Mata Uang Garuda mengakhiri perdagangan di level Rp 14.130, menguat 0,28% di pasar spot, berdasarkan data Refinitiv.
Membuka perdagangan hari ini rupiah langsung menguat 0,18% di Rp 14.145/US$, setelahnya penguatan rupiah semakin tebal hingga ke level Rp 14.110/US$ atau menguat 0,42%.
Mayoritas mata uang utama Asia memang menguat pada perdagangan hari ini, memberikan gambaran kondisi dolar AS sedang tidak bagus.

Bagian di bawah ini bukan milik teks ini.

$ cat config.mk
export PLATFORM = sky130hd
export DESIGN_NAME = uart_modem_status_baud_fifo_irq
export DESIGN_NICKNAME = d
export VERILOG_FILES = /design/src/core/uart_pkg.sv /design/src/core/baud_if.sv /design/src/core/uart_modem_status_baud_fifo_irq.sv /design/src/core/baud_divider.sv
export VERILOG_INCLUDE_DIRS = /design/src /design/src/core
export SDC_FILE = /design/constraint.sdc
export NUM_CORES = 1
export LEC_CHECK = 0
export ABC_AREA = 1
export BUFFER_PORTS_ARGS = -buffer_cell sky130_fd_sc_hd__buf_2
export CAP_MARGIN = 20
export CORE_ASPECT_RATIO = 2
export CORE_MARGIN = 1
export CORE_UTILIZATION = 50
export DETAILED_ROUTE_END_ITERATION = 12
export PLACE_DENSITY_LB_ADDON = 0.1
export SLEW_MARGIN = 20
export SYNTH_ARGS = -nofsm -noshare
export SYNTH_HDL_FRONTEND = slang
export SYNTH_HIERARCHICAL = 1
export SYNTH_SLANG_ARGS = --single-unit
$ cat constraint.sdc
create_clock -name clk -period 5.6 [get_ports clk]
set_input_delay 0 -clock clk [delete_from_list [all_inputs] [get_ports clk]]
set_output_delay 0 -clock clk [all_outputs]
set_load 0.1 [all_outputs]
$ cat src/core/uart_cfg.svh
// offsets, bit positions, codes and timing constants of the serial port
`ifndef UART_CFG_SVH
`define UART_CFG_SVH
// ----------------------------------------
// register offsets
// ----------------------------------------
`define OFS_DATA 3'h0
`define OFS_IEN 3'h1
`define OFS_IDENT 3'h2
`define OFS_LINECTL 3'h3
`define OFS_MODEMCTL 3'h4
`define OFS_LINESTATE 3'h5
`define OFS_MODEMSTATE 3'h6
`define OFS_SCRATCH 3'h7
// ----------------------------------------
// field positions
// ----------------------------------------
`define LC_DIV_ACCESS 7
`define LC_STOP 2
`define LC_PARITY 3
`define MC_DTR 0
`define MC_RTS 1
`define MC_USER_OUTPUT_ONE 2
`define MC_IRQ_GATE_OUTPUT 3
`define MC_LOOP 4
`define FC_ENABLE 0
`define FC_RX_RESET 1
`define FC_TX_RESET 2
`define IE_RDA 0
`define IE_THR 1
`define IE_LINE 2
`define IE_MODEM 3
// ----------------------------------------
// identification codes
// ----------------------------------------
`define ID_NONE 4'h1
`define ID_LINE 4'h6
`define ID_RDA 4'h4
`define ID_TMO 4'hc
`define ID_THR 4'h2
`define ID_MODEM 4'h0
// ----------------------------------------
// trigger levels and timing
// ----------------------------------------
`define TRIG_0 5'h01
`define TRIG_1 5'h04
`define TRIG_2 5'h08
`define TRIG_3 5'h0e
`define CHAR_BASE_BITS 4'h6
`define TICKS_PER_BIT 8'h10
`define TMO_CHARS 10'h004
`define CLK_HZ 64'h0bebc200
`define REF_SLOW_HZ 64'h001c2bb8
`define REF_STD_HZ 64'h001c2000
`define REF_DOUBLE_HZ 64'h00384000
`define REF_QUAD_HZ 64'h00708000
`define ACC_SHIFT 32
`endif

$ cat src/core/uart_pkg.sv
// types shared by the serial port modules
`default_nettype none
package uart_pkg;
   typedef logic [7:0] byte_t;
   typedef struct packed {
      logic [2:0] err;
      byte_t data;
   } rx_entry_t;
   typedef enum logic [1:0] {REF_SLOW, REF_STD, REF_DOUBLE, REF_QUAD} ref_sel_t;
endpackage
`default_nettype wire

$ cat src/core/baud_if.sv
// carrier between register file and baud divider
`default_nettype none
interface baud_if;
   logic [15:0] divisor;
   logic reload;
   uart_pkg::ref_sel_t refSel;
   logic baudTick;
   modport ctrl (output divisor, output reload, output refSel, input baudTick);
   modport gen (input divisor, input reload, input refSel, output baudTick);
endinterface
`default_nettype wire

$ cat src/core/uart_modem_status_baud_fifo_irq.sv
// serial port register file, modem status, fifos and interrupt logic
`include "uart_cfg.svh"
`default_nettype none
module uart_modem_status_baud_fifo_irq #(
   parameter int DEPTH = 16,
   parameter int AW = 4
) (
   input wire logic clk,
   input wire logic sys_rst,
   input wire logic [2:0] regAddr,
   input wire logic regWr,
   input wire logic regRd,
   input wire logic [7:0] regWrData,
   output logic [7:0] regRdData,
   input wire logic clear_to_send_n,
   input wire logic data_set_ready_n,
   input wire logic ring_indicator_n,
   input wire logic carrier_detect_n,
   output logic data_terminal_ready_n,
   output logic request_to_send_n,
   output logic serialIrq,
   input wire logic [1:0] refSelect,
   output logic baudTick,
   output logic [7:0] lineCtl,
   input wire logic rxCharValid,
   input wire logic [7:0] rxCharData,
   input wire logic [2:0] rxCharErr,
   input wire logic txCharReq,
   output logic txCharAvail,
   output logic [7:0] txCharData,
   input wire logic txShiftIdle
);
   localparam logic [AW:0] FULL = (AW+1)'(DEPTH);
   localparam logic [AW:0] ONE = (AW+1)'(1);
   uart_pkg::byte_t lcr_q, ier_q, scr_q, dll_q, dlm_q, fcr_q, rdData_q, txData_q;
   logic [4:0] mcr_q;
   logic divisor_access_bit, fifoEn, fifoFlip, rxClr, txClr, divReload_q;
   logic wrDll, wrDlm, wrThr, wrIer, wrFcr, wrLcr, wrMcr, wrScr;
   logic rdRbr, rdIir, rdLsr, rdMsr;
   logic [7:0] rdView [8];
   // ----------------------------------------
   // address decode
   // ----------------------------------------
   assign divisor_access_bit = lcr_q[`LC_DIV_ACCESS];
   assign wrDll = regWr & (regAddr == `OFS_DATA) & divisor_access_bit;
   assign wrThr = regWr & (regAddr == `OFS_DATA) & ~divisor_access_bit;
   assign wrDlm = regWr & (regAddr == `OFS_IEN) & divisor_access_bit;
   assign wrIer = regWr & (regAddr == `OFS_IEN) & ~divisor_access_bit;
   assign wrFcr = regWr & (regAddr == `OFS_IDENT);
   assign wrLcr = regWr & (regAddr == `OFS_LINECTL);
   assign wrMcr = regWr & (regAddr == `OFS_MODEMCTL);
   assign wrScr = regWr & (regAddr == `OFS_SCRATCH);
   assign rdRbr = regRd & (regAddr == `OFS_DATA) & ~divisor_access_bit;
   assign rdIir = regRd & (regAddr == `OFS_IDENT);
   assign rdLsr = regRd & (regAddr == `OFS_LINESTATE);
   assign rdMsr = regRd & (regAddr == `OFS_MODEMSTATE);
   assign fifoEn = fcr_q[`FC_ENABLE];
   assign fifoFlip = wrFcr & (regWrData[`FC_ENABLE] != fifoEn);
   assign rxClr = fifoFlip | (wrFcr & regWrData[`FC_RX_RESET]);
   assign txClr = fifoFlip | (wrFcr & regWrData[`FC_TX_RESET]);
   // ----------------------------------------
   // control registers
   // ----------------------------------------
   always_ff @(posedge clk) begin
      if (sys_rst) begin
         lcr_q <= 8'h00;
         ier_q <= 8'h00;
         scr_q <= 8'h00;
         dll_q <= 8'h00;
         dlm_q <= 8'h00;
         fcr_q <= 8'h00;
         mcr_q <= 5'h00;
         divReload_q <= 1'b0;
      end else begin
         divReload_q <= wrDll | wrDlm;
         if (wrLcr) lcr_q <= regWrData;
         if (wrIer) ier_q <= {4'h0, regWrData[3:0]};
         if (wrScr) scr_q <= regWrData;
         if (wrDll) dll_q <= regWrData;
         if (wrDlm) dlm_q <= regWrData;
         if (wrFcr) fcr_q <= {regWrData[7:6], 5'h00, regWrData[`FC_ENABLE]};
         if (wrMcr) mcr_q <= regWrData[4:0];
      end
   end
   assign lineCtl = lcr_q;
   // ----------------------------------------
   // baud divider
   // ----------------------------------------
   baud_if baudBus ();
   assign baudBus.divisor = {dlm_q, dll_q};
   assign baudBus.reload = divReload_q;
   assign baudBus.refSel = uart_pkg::ref_sel_t'(refSelect);
   assign baudTick = baudBus.baudTick;
   baud_divider divider (
      .clk(clk),
      .sys_rst(sys_rst),
      .bus(baudBus)
   );
   // ----------------------------------------
   // modem status
   // ----------------------------------------
   logic [3:0] syncA_q, syncB_q, msIn, msPrev_q, delta_q, deltaSet;
   logic loop;
   assign loop = mcr_q[`MC_LOOP];
   always_ff @(posedge clk) begin
      if (sys_rst) begin
         syncA_q <= 4'hf;
         syncB_q <= 4'hf;
         msPrev_q <= 4'h0;
         delta_q <= 4'h0;
      end else begin
         syncA_q <= {carrier_detect_n, ring_indicator_n, data_set_ready_n, clear_to_send_n};
         syncB_q <= syncA_q;
         msPrev_q <= msIn;
         delta_q <= (rdMsr ? 4'h0 : delta_q) | deltaSet;
      end
   end
   assign msIn = loop ? {mcr_q[`MC_IRQ_GATE_OUTPUT], mcr_q[`MC_USER_OUTPUT_ONE], mcr_q[`MC_DTR], mcr_q[`MC_RTS]}
                      : ~syncB_q;
   assign deltaSet[0] = msIn[0] ^ msPrev_q[0];
   assign deltaSet[1] = msIn[1] ^ msPrev_q[1];
   assign deltaSet[2] = msPrev_q[2] & ~msIn[2];
   assign deltaSet[3] = msIn[3] ^ msPrev_q[3];
   assign data_terminal_ready_n = loop | ~mcr_q[`MC_DTR];
   assign request_to_send_n = loop | ~mcr_q[`MC_RTS];
   // ----------------------------------------
   // receive fifo
   // ----------------------------------------
   uart_pkg::rx_entry_t rxMem [DEPTH];
   uart_pkg::rx_entry_t rxHead;
   logic [AW-1:0] rxWr_q, rxRd_q;
   logic [AW:0] rxCnt_q;
   logic rxEmpty, rxFull, rxPush, rxPop, rxOver, rxAnyErr, headNew_q, headNew;
   assign rxEmpty = (rxCnt_q == '0);
   assign rxFull = fifoEn ? (rxCnt_q == FULL) : ~rxEmpty;
   assign rxPush = rxCharValid & ~rxFull;
   assign rxOver = rxCharValid & rxFull;
   assign rxPop = rdRbr & ~rxEmpty;
   assign rxHead = rxMem[rxRd_q];
   assign headNew = rxPop ? ((rxCnt_q > ONE) | rxPush) : (rxPush & rxEmpty);
   always_ff @(posedge clk) begin
      if (rxPush) rxMem[rxWr_q] <= '{err: rxCharErr, data: rxCharData};
   end
   always_ff @(posedge clk) begin
      if (sys_rst | rxClr) begin
         rxWr_q <= '0;
         rxRd_q <= '0;
         rxCnt_q <= '0;
         headNew_q <= 1'b0;
      end else begin
         rxWr_q <= rxWr_q + AW'(rxPush);
         rxRd_q <= rxRd_q + AW'(rxPop);
         rxCnt_q <= rxCnt_q + (AW+1)'(rxPush) - (AW+1)'(rxPop);
         headNew_q <= headNew;
      end
   end
   always_comb begin
      rxAnyErr = 1'b0;
      for (int i = 0; i < DEPTH; i++) begin
         if ((AW+1)'(AW'(i) - rxRd_q) < rxCnt_q) rxAnyErr = rxAnyErr | (|rxMem[i].err);
      end
   end
   // ----------------------------------------
   // line status
   // ----------------------------------------
   logic [3:0] lsrErr_q;
   logic tx_hold_empty, temt;
   logic [7:0] line_state_reg;
   always_ff @(posedge clk) begin
      if (sys_rst) begin
         lsrErr_q <= 4'h0;
      end else begin
         lsrErr_q <= (rdLsr ? 4'h0 : lsrErr_q) | {headNew_q ? rxHead.err : 3'h0, rxOver};
      end
   end
   assign line_state_reg = {fifoEn & rxAnyErr, temt, tx_hold_empty, lsrErr_q, ~rxEmpty};
   // ----------------------------------------
   // receive timeout
   // ----------------------------------------
   logic [3:0] charBits;
   logic [7:0] charTicks;
   logic [9:0] tmoCnt_q, tmoLimit;
   logic tmoAct_q;
   assign charBits = `CHAR_BASE_BITS + {2'h0, lcr_q[1:0]} + {3'h0, lcr_q[`LC_PARITY]}
                     + {3'h0, lcr_q[`LC_STOP]};
   assign charTicks = 8'(charBits * `TICKS_PER_BIT);
   assign tmoLimit = 10'(`TMO_CHARS * {2'h0, charTicks});
   always_ff @(posedge clk) begin
      if (sys_rst | rxClr | rxPush | rxPop) begin
         tmoCnt_q <= 10'h000;
      end else if (baudTick && tmoCnt_q < tmoLimit) begin
         tmoCnt_q <= tmoCnt_q + 10'h001;
      end
   end
   always_ff @(posedge clk) begin
      if (sys_rst | rxClr | rxPop) begin
         tmoAct_q <= 1'b0;
      end else if (fifoEn && !rxEmpty && tmoCnt_q >= tmoLimit) begin
         tmoAct_q <= 1'b1;
      end
   end
   // ----------------------------------------
   // transmit fifo
   // ----------------------------------------
   uart_pkg::byte_t txMem [DEPTH];
   logic [AW-1:0] txWr_q, txRd_q;
   logic [AW:0] txCnt_q;
   logic [7:0] txDly_q;
   logic [3:0] irqId;
   logic txEmpty, txFull, txPush, txPop, txGoEmpty, twoSeen_q, threPrev_q, threRise, thrIrq_q;
   assign txEmpty = (txCnt_q == '0);
   assign txFull = fifoEn ? (txCnt_q == FULL) : ~txEmpty;
   assign txPush = wrThr & ~txFull;
   assign txPop = txCharReq & ~txEmpty;
   assign txGoEmpty = txPop & (txCnt_q == ONE) & ~txPush;
   assign txCharAvail = ~txEmpty;
   assign txCharData = txData_q;
   always_ff @(posedge clk) begin
      if (txPush) txMem[txWr_q] <= regWrData;
   end
   always_ff @(posedge clk) begin
      if (sys_rst | txClr) begin
         txWr_q <= '0;
         txRd_q <= '0;
         txCnt_q <= '0;
      end else begin
         txWr_q <= txWr_q + AW'(txPush);
         txRd_q <= txRd_q + AW'(txPop);
         txCnt_q <= txCnt_q + (AW+1)'(txPush) - (AW+1)'(txPop);
      end
   end
   always_ff @(posedge clk) begin
      if (sys_rst) begin
         txData_q <= 8'h00;
      end else if (txPop) begin
         txData_q <= txMem[txRd_q];
      end
   end
   always_ff @(posedge clk) begin
      if (sys_rst | txClr | txPush) begin
         txDly_q <= 8'h00;
      end else if (txGoEmpty & fifoEn & ~twoSeen_q) begin
         txDly_q <= charTicks - `TICKS_PER_BIT;
      end else if (baudTick && txDly_q != 8'h00) begin
         txDly_q <= txDly_q - 8'h01;
      end
   end
   assign tx_hold_empty = txEmpty & (txDly_q == 8'h00);
   assign temt = tx_hold_empty & txShiftIdle;
   assign threRise = tx_hold_empty & ~threPrev_q;
   always_ff @(posedge clk) begin
      if (sys_rst) begin
         threPrev_q <= 1'b0;
         twoSeen_q <= 1'b0;
         thrIrq_q <= 1'b0;
      end else begin
         threPrev_q <= tx_hold_empty & ~fifoFlip;
         twoSeen_q <= (txCnt_q >= (AW+1)'(2)) | (twoSeen_q & ~threRise);
         thrIrq_q <= threRise | (thrIrq_q & ~(wrThr | (rdIir && irqId == `ID_THR)));
      end
   end
   // ----------------------------------------
   // interrupt identification
   // ----------------------------------------
   logic [4:0] trig;
   logic lineIrq, rdaIrq, tmoIrq, thIrq, msIrq;
   assign trig = (fcr_q[7:6] == 2'h0) ? `TRIG_0 : (fcr_q[7:6] == 2'h1) ? `TRIG_1 :
                 (fcr_q[7:6] == 2'h2) ? `TRIG_2 : `TRIG_3;
   assign lineIrq = ier_q[`IE_LINE] & (|lsrErr_q);
   assign rdaIrq = ier_q[`IE_RDA] & (fifoEn ? (rxCnt_q >= trig) : ~rxEmpty);
   assign tmoIrq = ier_q[`IE_RDA] & tmoAct_q;
   assign thIrq = ier_q[`IE_THR] & thrIrq_q;
   assign msIrq = ier_q[`IE_MODEM] & (|delta_q);
   assign irqId = lineIrq ? `ID_LINE : rdaIrq ? `ID_RDA : tmoIrq ? `ID_TMO :
                  thIrq ? `ID_THR : msIrq ? `ID_MODEM : `ID_NONE;
   assign serialIrq = (irqId != `ID_NONE) & mcr_q[`MC_IRQ_GATE_OUTPUT];
   // ----------------------------------------
   // read path
   // ----------------------------------------
   assign rdView[0] = divisor_access_bit ? dll_q : rxHead.data;
   assign rdView[1] = divisor_access_bit ? dlm_q : ier_q;
   assign rdView[2] = {fifoEn, fifoEn, 2'h0, irqId};
   assign rdView[3] = lcr_q;
   assign rdView[4] = {3'h0, mcr_q};
   assign rdView[5] = line_state_reg;
   assign rdView[6] = {msIn, delta_q};
   assign rdView[7] = scr_q;
   always_ff @(posedge clk) begin
      if (sys_rst) begin
         rdData_q <= 8'h00;
      end else if (regRd) begin
         rdData_q <= rdView[regAddr];
      end
   end
   assign regRdData = rdData_q;
endmodule
`default_nettype wire

$ cat src/core/baud_divider.sv
// reference clock synthesis and programmable 16x baud divider
`include "uart_cfg.svh"
`default_nettype none
module baud_divider (
   input wire logic clk,
   input wire logic sys_rst,
   baud_if.gen bus
);
   localparam logic [31:0] INC_SLOW = 32'((`REF_SLOW_HZ << `ACC_SHIFT) / `CLK_HZ);
   localparam logic [31:0] INC_STD = 32'((`REF_STD_HZ << `ACC_SHIFT) / `CLK_HZ);
   localparam logic [31:0] INC_DOUBLE = 32'((`REF_DOUBLE_HZ << `ACC_SHIFT) / `CLK_HZ);
   localparam logic [31:0] INC_QUAD = 32'((`REF_QUAD_HZ << `ACC_SHIFT) / `CLK_HZ);
   logic [31:0] acc_q, accNext, inc;
   logic [15:0] cnt_q, cnt_d, div;
   logic tog_q, level, levelPrev_q, tick_q, refRise;
   // ----------------------------------------
   // reference clock
   // ----------------------------------------
   assign inc = (bus.refSel == uart_pkg::REF_SLOW) ? INC_SLOW :
                (bus.refSel == uart_pkg::REF_STD) ? INC_STD :
                (bus.refSel == uart_pkg::REF_DOUBLE) ? INC_DOUBLE : INC_QUAD;
   assign accNext = acc_q + inc;
   assign refRise = ~acc_q[31] & accNext[31];
   // ----------------------------------------
   // divider
   // ----------------------------------------
   assign div = bus.divisor;
   assign cnt_d = (div == 16'h0000) ? ((cnt_q == 16'h0002) ? 16'h0000 : cnt_q + 16'h0001) :
                  (cnt_q == 16'h0000) ? div - 16'h0001 : cnt_q - 16'h0001;
   assign level = (div == 16'h0000) ? (cnt_q != 16'h0000) :
                  (div == 16'h0001) ? ~acc_q[31] :
                  (div == 16'h0002) ? tog_q : (cnt_q < div - 16'h0002);
   always_ff @(posedge clk) begin
      if (sys_rst) begin
         acc_q <= 32'h00000000;
      end else begin
         acc_q <= accNext;
      end
   end
   always_ff @(posedge clk) begin
      if (sys_rst | bus.reload) begin
         cnt_q <= (bus.reload && div > 16'h0002) ? div - 16'h0001 : 16'h0000;
         tog_q <= 1'b0;
      end else if (refRise) begin
         cnt_q <= cnt_d;
         tog_q <= ~tog_q;
      end
   end
   always_ff @(posedge clk) begin
      if (sys_rst) begin
         levelPrev_q <= 1'b0;
         tick_q <= 1'b0;
      end else begin
         levelPrev_q <= level;
         tick_q <= level & ~levelPrev_q;
      end
   end
   assign bus.baudTick = tick_q;
endmodule
`default_nettype wire

### Word level (Yosys, flattened, before mapping)

Memory sizes are Yosys's and may differ from the RTL's. A register that Yosys moved wholly into a read port is not among the register bits.
Index checks and enable logic that the tools add are counted.

| cells by class | value |
|---|---|
| mux-type cells | 56 |
| add/subtract/negate cells | 35 |
| equality and inequality tests | 20 |
| bitwise operators | 99 |
| order comparisons | 24 |
| reduce and logical (&&, ||, !) cells | 37 |

Operators with widths:

| cell | number |
|---|---|
| 16-bit 2-to-1 mux | 6 |
| 5-bit < comparator | 16 |
| 32-bit 2-to-1 mux | 2 |
| 8-bit 2-to-1 mux | 6 |
| 3-bit OR reduction | 16 |
| 1-bit AND | 44 |
| 4-bit by 4-bit subtractor with 5-bit output, first input constant | 8 |
| 4-bit 2-to-1 mux | 9 |
| 32-bit adder | 1 |
| 16-bit by 2-bit == test with 1-bit output, second input constant | 2 |
| 16-bit zero test | 2 |
| 16-bit by 1-bit subtractor with 16-bit output, second input constant | 2 |
| 1-bit OR | 31 |
| 1-bit 2-to-1 mux | 28 |
| 28-bit 2-to-1 mux | 1 |
| 4-bit by 1-bit adder with 4-bit output | 6 |
| 8-bit binary-select mux with 3-bit select | 1 |
| 3-bit by 4-bit subtractor with 5-bit output, first input constant | 4 |
| 1-bit inverter | 17 |
| 16-bit by 1-bit adder with 16-bit output, second input constant | 1 |
| 16-bit by 1-bit == test with 1-bit output, second input constant | 1 |
| 16-bit by 2-bit > comparator with 1-bit output, second input constant | 1 |
| 16-bit < comparator | 1 |
| 16-bit nonzero test | 1 |
| 40 further kinds | 64 |

| storage, ports and cells | value |
|---|---|
| word-level logic and storage cells | 305 |
| output and inout port bits | 29 |
| bits of input ports | 35 |
| register bits after elaboration | 173 |
| bits in writable memories | 304 |
| memories | 2 |

Memories:

| memory | words | bits a word | rd ports | clocked after Yosys merged registers in | wr ports | RTL line | source |
|---|---|---|---|---|---|---|---|
| rxMem | 16 | 11 | 17 | 1 | 1 | uart_modem_status_baud_fifo_irq.sv:129 | `uart_pkg::rx_entry_t rxMem [DEPTH];` |
| txMem | 16 | 8 | 1 | 1 | 1 | uart_modem_status_baud_fifo_irq.sv:205 | `uart_pkg::byte_t txMem [DEPTH];` |

### Depth between registers and ports, before layout

Gate-level depths: netlist of the first run.

| logic depth | value |
|---|---|
| depth after elaboration | 37 |
| mapped depth | 22 |
| depth with buffers taken out | 20 |

### By module

The synthesis of the first run kept the hierarchy.

Modules (own cells, without submodules):

| module | instances | sequential area each (sq um) | area each (sq um) | cells each |
|---|---|---|---|---|
| uart_modem_status_baud_fifo_irq | 1 | 11731.3 | 19996.7 | 1975 |
| baud_divider | 1 | 1181.1 | 5326.4 | 827 |

### Worst setup path before layout of the first run

OpenSTA, ideal clock, no wires.

| timing path | value |
|---|---|
| path type | reg-to-reg |
| start point | register txCnt_q[2] |
| end point | register txCnt_q[4] |
| period minus slack after synthesis | 3.493 ns |
| path slack | 2.107 ns |
| data arrival time | 3.373 ns |
| path buffers | 1 |
| cell stages (with the launch flop) | 20 |
| setup time | 0.120 ns |
| required time | 5.480 ns |
| cells stage by stage | dfxtp_1 > inv_1 > ha_1 > inv_1 > nor2_1 > nand2_1 > inv_2 > nand2_1 > nand2_1 > inv_2 > clkbuf_1 > ha_1 > inv_1 > ha_1 > inv_1 > fa_1 > o21ai_0 > a21oi_1 > o21ai_0 > a21oi_1 |

| on the way | value |
|---|---|
| elaborated cells between the ends (all ways) | 9 |
| classes of those cells | add/sub: 2; eq/ne: 1; mux: 1; bitwise: 4; reduce/logical: 1 |

RTL lines:

| element | RTL line | source |
|---|---|---|
| start, declared | uart_modem_status_baud_fifo_irq.sv:207 | `logic [AW:0] txCnt_q;` |
| start signal, assigned | uart_modem_status_baud_fifo_irq.sv:229 | `txCnt_q <= txCnt_q + (AW+1)'(txPush) - (AW+1)'(txPop);` |
| 5-bit zero test | uart_modem_status_baud_fifo_irq.sv:211 | `assign txEmpty = (txCnt_q == '0);` |
| 1-bit inverter | n/a |  |
| named net txCharAvail | uart_modem_status_baud_fifo_irq.sv:29 | `output logic txCharAvail,` |
| 1-bit AND | uart_modem_status_baud_fifo_irq.sv:214 | `assign txPop = txCharReq & ~txEmpty;` |
| named net txPop | uart_modem_status_baud_fifo_irq.sv:210 | `logic txEmpty, txFull, txPush, txPop, txGoEmpty, twoSeen_q, threPrev_q, threRise, thrIrq_q;` |
| 5-bit by 1-bit subtractor with 5-bit output | uart_modem_status_baud_fifo_irq.sv:229 |  |

The timed path passes the listed nets, and every way through them passes these cells.
A chain may end at the register's enable or synchronous reset.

Won Korea Selatan menjadi mata uang terbaik Asia hari ini setelah menguat 0,45% hingga pukul 16:17 WIB. Runner up hari ini ditempati bath Thailand yang menguat 0,33%. Rupiah? Cukup baik dengan menempati posisi ketiga.
Yuan China menjadi mata uang dengan performa terburuk setelah melemah 0,36%.
Berikut pergerakan dolar AS melawan mata uang utama Asia hari ini.
Dalam tiga hari terakhir AS melaporkan data ekonomi yang menunjukkan resesi semakin dekat, bahkan ada yang menyebutnya semi resesi.
"Sementara investor berdebat apakah kita memasuki resesi, kami percaya (dengan) latar belakang lebih baik (saat ini) digambarkan sebagai semi-resesi," kata Kepala Strategis Ekuitas di Credit Suisse AS Jonathan Golub sebagaimana ditulis
CNBC International.
Data dari Institute fo Supply Management (ISM) Kamis menunjukkan angka
Purchasing Managers' Index (PMI) sektor jasa melambat menjadi 52,6 di bulan September, dari sebelumnya 56,4.
Sebelumnya pada hari Selasa lalu ISM melaporkan angka PMI manufaktur AS periode September berada di 47,8. Turun dibandingkan bulan sebelumnya yang sebesar 49,1.
Indeks ini menggunakan angka 50 sebagai ambang batas, di bawah 50 artinya kontraksi yakni aktivitas sektor manufaktur semakin menyusut, sementara di atas 50 berarti ekspansi atau peningkatan aktivitas.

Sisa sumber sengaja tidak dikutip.